LTBR acts as a novel immune checkpoint of tumor-associated macrophages for lung adenocarcinoma immunotherapy

Background: Tumor-associated macrophages (TAMs) has been reported to mediate the resistance of LUAD patients to ICI therapy. However, its underlying mechanisms and whether TAMs could be promising targets to overcome the non-response after ICI application remain to be unveiled. Methods: Immune multi-omics analysis was implemented with a large clinical cohort encompassing 1045 LUAD cases to screen out potential immune checkpoints. scRNA-seq analysis revealed their distribution in LUAD immune cells. The key molecule and related mechanisms were investigated in vitro and in vivo. Clinical verification in ICI therapy cohorts and TAMs-targeted delivery system had been performed for further clinical translation. Findings: LTBR, as a potential immune checkpoint, was screened out. Its high expression, duplication and low methylation were corelated with LUAD unfavorable survival. scRNA-seq and FACS analysis showed the highest expression of LTBR in TAMs. Moreover, TAM-targeted inhibition of LTΒR disrupted TISM following with CD8+ T cell boost as well as G-MDSC and M2-like TAM reduction, especially improved the therapeutic effect of ICI. Further studies showed that LTΒR maintained TAM immunosuppressive activity and M2 phenotype by non-canonical NF-kB signaling and Wnt/beta-catenin signaling. Clinical investigation indicated that LTΒR could predict LUAD stages, immunotherapy responses and clinical outcomes after ICI treatment. Conclusions: Through integrative analysis of immune Multi-Omics and ScRNA-seq data (iMOS), our study develops an immune-checkpoint discovery pipeline, and identifies LTBR as a novel immune checkpoint of TAMs that orchestrates TISM through non-canonical NF-kB and Wnt/beta-catenin signaling. Finally, we propose a promising strategy by targeting LTBR+ TAMs for improving the effect of ICI therapy.

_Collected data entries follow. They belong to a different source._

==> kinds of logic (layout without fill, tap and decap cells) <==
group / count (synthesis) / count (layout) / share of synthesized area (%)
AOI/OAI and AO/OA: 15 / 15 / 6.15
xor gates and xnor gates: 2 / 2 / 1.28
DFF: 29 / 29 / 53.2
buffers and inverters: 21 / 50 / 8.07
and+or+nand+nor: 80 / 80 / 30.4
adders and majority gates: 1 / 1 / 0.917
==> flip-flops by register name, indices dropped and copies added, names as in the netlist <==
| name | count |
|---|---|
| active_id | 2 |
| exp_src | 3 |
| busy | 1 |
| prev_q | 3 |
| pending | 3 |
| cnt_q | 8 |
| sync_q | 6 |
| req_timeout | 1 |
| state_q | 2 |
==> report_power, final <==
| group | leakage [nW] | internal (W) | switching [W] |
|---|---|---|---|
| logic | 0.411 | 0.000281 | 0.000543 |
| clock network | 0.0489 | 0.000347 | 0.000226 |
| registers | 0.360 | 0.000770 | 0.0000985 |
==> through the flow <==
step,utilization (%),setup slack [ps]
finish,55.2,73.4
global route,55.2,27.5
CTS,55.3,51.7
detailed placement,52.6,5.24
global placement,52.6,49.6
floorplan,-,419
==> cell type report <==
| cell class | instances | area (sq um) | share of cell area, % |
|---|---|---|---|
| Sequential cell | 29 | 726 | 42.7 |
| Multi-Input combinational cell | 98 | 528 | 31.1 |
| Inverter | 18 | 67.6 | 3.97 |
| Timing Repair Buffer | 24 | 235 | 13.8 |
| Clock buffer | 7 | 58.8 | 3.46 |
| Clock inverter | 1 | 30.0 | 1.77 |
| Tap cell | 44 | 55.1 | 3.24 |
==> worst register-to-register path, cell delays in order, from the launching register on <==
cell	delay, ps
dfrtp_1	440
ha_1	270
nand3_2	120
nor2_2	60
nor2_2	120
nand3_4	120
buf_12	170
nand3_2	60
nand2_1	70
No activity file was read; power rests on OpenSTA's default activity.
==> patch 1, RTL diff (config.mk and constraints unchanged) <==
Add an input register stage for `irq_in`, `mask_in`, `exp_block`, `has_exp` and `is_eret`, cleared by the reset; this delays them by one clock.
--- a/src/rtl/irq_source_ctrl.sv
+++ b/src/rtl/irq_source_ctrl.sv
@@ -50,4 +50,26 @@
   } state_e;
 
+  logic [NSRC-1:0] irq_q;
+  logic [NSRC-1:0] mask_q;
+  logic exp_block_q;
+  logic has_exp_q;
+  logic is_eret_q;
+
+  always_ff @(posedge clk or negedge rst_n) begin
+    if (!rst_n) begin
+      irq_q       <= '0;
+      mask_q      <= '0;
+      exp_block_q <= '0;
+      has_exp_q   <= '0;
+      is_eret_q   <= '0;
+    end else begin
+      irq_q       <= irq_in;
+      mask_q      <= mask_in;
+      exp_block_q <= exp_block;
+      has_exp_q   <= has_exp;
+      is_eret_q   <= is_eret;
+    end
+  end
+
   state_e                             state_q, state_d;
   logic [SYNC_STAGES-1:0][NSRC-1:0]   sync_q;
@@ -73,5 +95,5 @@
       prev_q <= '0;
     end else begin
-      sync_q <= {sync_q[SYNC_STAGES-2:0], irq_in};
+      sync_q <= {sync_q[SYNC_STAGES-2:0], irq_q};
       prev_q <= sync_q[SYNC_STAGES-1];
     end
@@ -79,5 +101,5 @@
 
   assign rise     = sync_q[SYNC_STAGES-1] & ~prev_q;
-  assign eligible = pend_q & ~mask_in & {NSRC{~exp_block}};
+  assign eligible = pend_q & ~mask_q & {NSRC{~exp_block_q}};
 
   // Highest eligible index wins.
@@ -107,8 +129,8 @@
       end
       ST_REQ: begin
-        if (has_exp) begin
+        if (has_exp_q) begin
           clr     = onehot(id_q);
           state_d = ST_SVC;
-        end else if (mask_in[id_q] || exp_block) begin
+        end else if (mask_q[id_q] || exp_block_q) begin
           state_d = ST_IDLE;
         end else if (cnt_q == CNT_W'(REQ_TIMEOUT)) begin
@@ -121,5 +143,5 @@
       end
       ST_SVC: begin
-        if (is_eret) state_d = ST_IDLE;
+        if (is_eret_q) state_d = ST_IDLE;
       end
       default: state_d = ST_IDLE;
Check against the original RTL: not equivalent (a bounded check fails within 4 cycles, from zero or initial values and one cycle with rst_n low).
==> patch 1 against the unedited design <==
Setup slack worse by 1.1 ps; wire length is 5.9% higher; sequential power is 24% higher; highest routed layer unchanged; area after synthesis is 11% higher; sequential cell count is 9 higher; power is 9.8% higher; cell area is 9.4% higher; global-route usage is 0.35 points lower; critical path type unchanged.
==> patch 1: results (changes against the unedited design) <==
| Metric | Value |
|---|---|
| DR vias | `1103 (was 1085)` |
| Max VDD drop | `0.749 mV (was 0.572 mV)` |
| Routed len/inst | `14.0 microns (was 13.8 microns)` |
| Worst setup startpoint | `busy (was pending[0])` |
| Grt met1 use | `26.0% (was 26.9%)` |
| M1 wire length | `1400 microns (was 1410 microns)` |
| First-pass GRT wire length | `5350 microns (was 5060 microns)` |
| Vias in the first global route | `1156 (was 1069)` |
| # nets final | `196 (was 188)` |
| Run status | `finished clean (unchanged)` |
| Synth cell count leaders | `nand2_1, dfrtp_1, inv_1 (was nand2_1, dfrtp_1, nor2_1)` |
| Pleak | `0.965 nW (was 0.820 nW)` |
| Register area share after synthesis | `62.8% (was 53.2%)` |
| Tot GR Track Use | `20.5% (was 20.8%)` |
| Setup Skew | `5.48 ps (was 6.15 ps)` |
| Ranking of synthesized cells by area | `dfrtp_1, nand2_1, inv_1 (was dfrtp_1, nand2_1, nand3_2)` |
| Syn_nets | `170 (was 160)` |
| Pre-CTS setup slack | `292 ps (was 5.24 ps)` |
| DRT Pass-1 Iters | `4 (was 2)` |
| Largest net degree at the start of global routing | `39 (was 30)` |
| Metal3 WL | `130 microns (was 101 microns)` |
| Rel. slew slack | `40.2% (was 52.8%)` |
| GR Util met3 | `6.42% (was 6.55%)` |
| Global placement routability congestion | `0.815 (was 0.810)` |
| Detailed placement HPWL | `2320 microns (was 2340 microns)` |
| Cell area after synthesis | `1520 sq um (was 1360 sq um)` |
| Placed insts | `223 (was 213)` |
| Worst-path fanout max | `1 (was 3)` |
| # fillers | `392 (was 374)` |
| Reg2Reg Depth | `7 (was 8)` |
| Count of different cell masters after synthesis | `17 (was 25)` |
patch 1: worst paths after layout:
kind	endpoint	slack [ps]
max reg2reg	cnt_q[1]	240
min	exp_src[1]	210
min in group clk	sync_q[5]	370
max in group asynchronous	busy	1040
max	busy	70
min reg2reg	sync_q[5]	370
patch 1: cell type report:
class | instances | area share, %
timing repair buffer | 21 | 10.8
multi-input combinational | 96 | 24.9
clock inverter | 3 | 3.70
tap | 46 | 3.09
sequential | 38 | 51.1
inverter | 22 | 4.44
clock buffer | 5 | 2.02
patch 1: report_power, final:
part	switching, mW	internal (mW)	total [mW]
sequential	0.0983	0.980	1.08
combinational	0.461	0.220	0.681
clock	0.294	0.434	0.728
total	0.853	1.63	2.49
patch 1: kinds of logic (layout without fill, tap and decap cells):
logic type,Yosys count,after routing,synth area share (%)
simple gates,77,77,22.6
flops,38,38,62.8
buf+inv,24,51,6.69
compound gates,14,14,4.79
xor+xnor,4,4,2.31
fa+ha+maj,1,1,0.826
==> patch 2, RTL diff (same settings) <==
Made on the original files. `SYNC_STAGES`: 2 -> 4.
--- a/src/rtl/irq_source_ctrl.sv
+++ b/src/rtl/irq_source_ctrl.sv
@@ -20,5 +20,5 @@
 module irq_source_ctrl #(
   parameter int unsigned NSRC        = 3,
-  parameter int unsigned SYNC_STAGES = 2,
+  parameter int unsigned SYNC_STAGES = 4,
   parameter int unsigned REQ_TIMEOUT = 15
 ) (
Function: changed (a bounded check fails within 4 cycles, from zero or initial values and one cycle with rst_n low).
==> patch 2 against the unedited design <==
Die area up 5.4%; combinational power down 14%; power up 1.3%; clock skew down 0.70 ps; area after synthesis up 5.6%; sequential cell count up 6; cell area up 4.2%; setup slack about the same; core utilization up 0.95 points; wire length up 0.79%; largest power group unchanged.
`config.mk`:
```
export PLATFORM = sky130hd
export DESIGN_NAME = apb_up_gpio
export DESIGN_NICKNAME = d
export VERILOG_FILES = /design/src/rtl/apb_up_gpio.sv
export SDC_FILE = /design/constraint.sdc
export NUM_CORES = 1
export LEC_CHECK = 0
export ABC_CLOCK_PERIOD_IN_PS = 1270
export BUFFER_PORTS_ARGS = -buffer_cell sky130_fd_sc_hd__buf_4
export CORE_MARGIN = 10
export CORE_UTILIZATION = 40
export CTS_BUF_LIST = sky130_fd_sc_hd__clkbuf_4
export CTS_CLUSTER_SIZE = 16
export DETAILED_ROUTE_END_ITERATION = 6
export PLACE_DENSITY = 0.76
export SYNTH_ARGS = -nofsm -noshare
export SYNTH_HDL_FRONTEND = slang
export SYNTH_SLANG_ARGS = --single-unit
export TNS_END_PERCENT = 50
```
`constraint.sdc`:
```
create_clock -name HCLK -period 1.27 [get_ports HCLK]
set_input_delay 0.0635 -clock HCLK [delete_from_list [all_inputs] [get_ports HCLK]]
set_output_delay 0.0635 -clock HCLK [all_outputs]
set_load 0.02 [all_outputs]
```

背景：已有研究表明，肿瘤相关巨噬细胞（Tumor-associated macrophages, TAMs）可介导肺腺癌（Lung Adenocarcinoma, LUAD）患者对免疫检查点抑制剂（Immune Checkpoint Inhibitor, ICI）治疗的耐药性。然而，其背后的潜在机制，以及TAMs是否可作为克服ICI应用后治疗无应答的潜在靶点，仍有待阐明。方法：本研究针对包含1045例肺腺癌患者的大型临床队列开展免疫多组学分析，以筛选潜在的免疫检查点；通过单细胞RNA测序（single-cell RNA sequencing, scRNA-seq）分析，明确目标分子在肺腺癌免疫细胞中的分布特征；在体外及体内实验中对关键分子及其相关机制进行探究；此外，在ICI治疗队列中开展临床验证，并构建TAMs靶向递送系统，以推进后续临床转化。结果：本研究筛选得到潜在免疫检查点淋巴毒素β受体（Lymphotoxin beta receptor, LTBR）。该分子高表达、基因拷贝数扩增及低甲基化水平与肺腺癌患者不良生存显著相关。单细胞RNA测序及流式细胞术（Fluorescence Activated Cell Sorting, FACS）分析显示，LTBR在TAMs中表达量最高。进一步研究发现，靶向TAMs抑制LTBR可破坏肿瘤免疫抑制微环境（Tumor Immune Suppressive Microenvironment, TISM），同时促进CD8+ T细胞浸润，并减少粒细胞系髓系来源抑制细胞（granulocytic myeloid-derived suppressor cells, G-MDSC）及M2型肿瘤相关巨噬细胞的数量，尤其可增强ICI的治疗效果。机制研究表明，LTBR可通过非经典NF-κB信号通路及Wnt/β-连环蛋白信号通路维持TAMs的免疫抑制活性与M2表型。临床调研显示，LTBR可用于预测肺腺癌分期、免疫治疗应答情况及ICI治疗后的临床结局。结论：本研究通过整合免疫多组学与单细胞RNA测序数据（iMOS），构建了一套免疫检查点筛选流程，并鉴定出LTBR是TAMs的新型免疫检查点，其可通过非经典NF-κB及Wnt/β-连环蛋白信号通路调控肿瘤免疫抑制微环境。最终，本研究提出了一种靶向LTBR阳性TAMs以增强ICI治疗效果的潜在临床转化策略。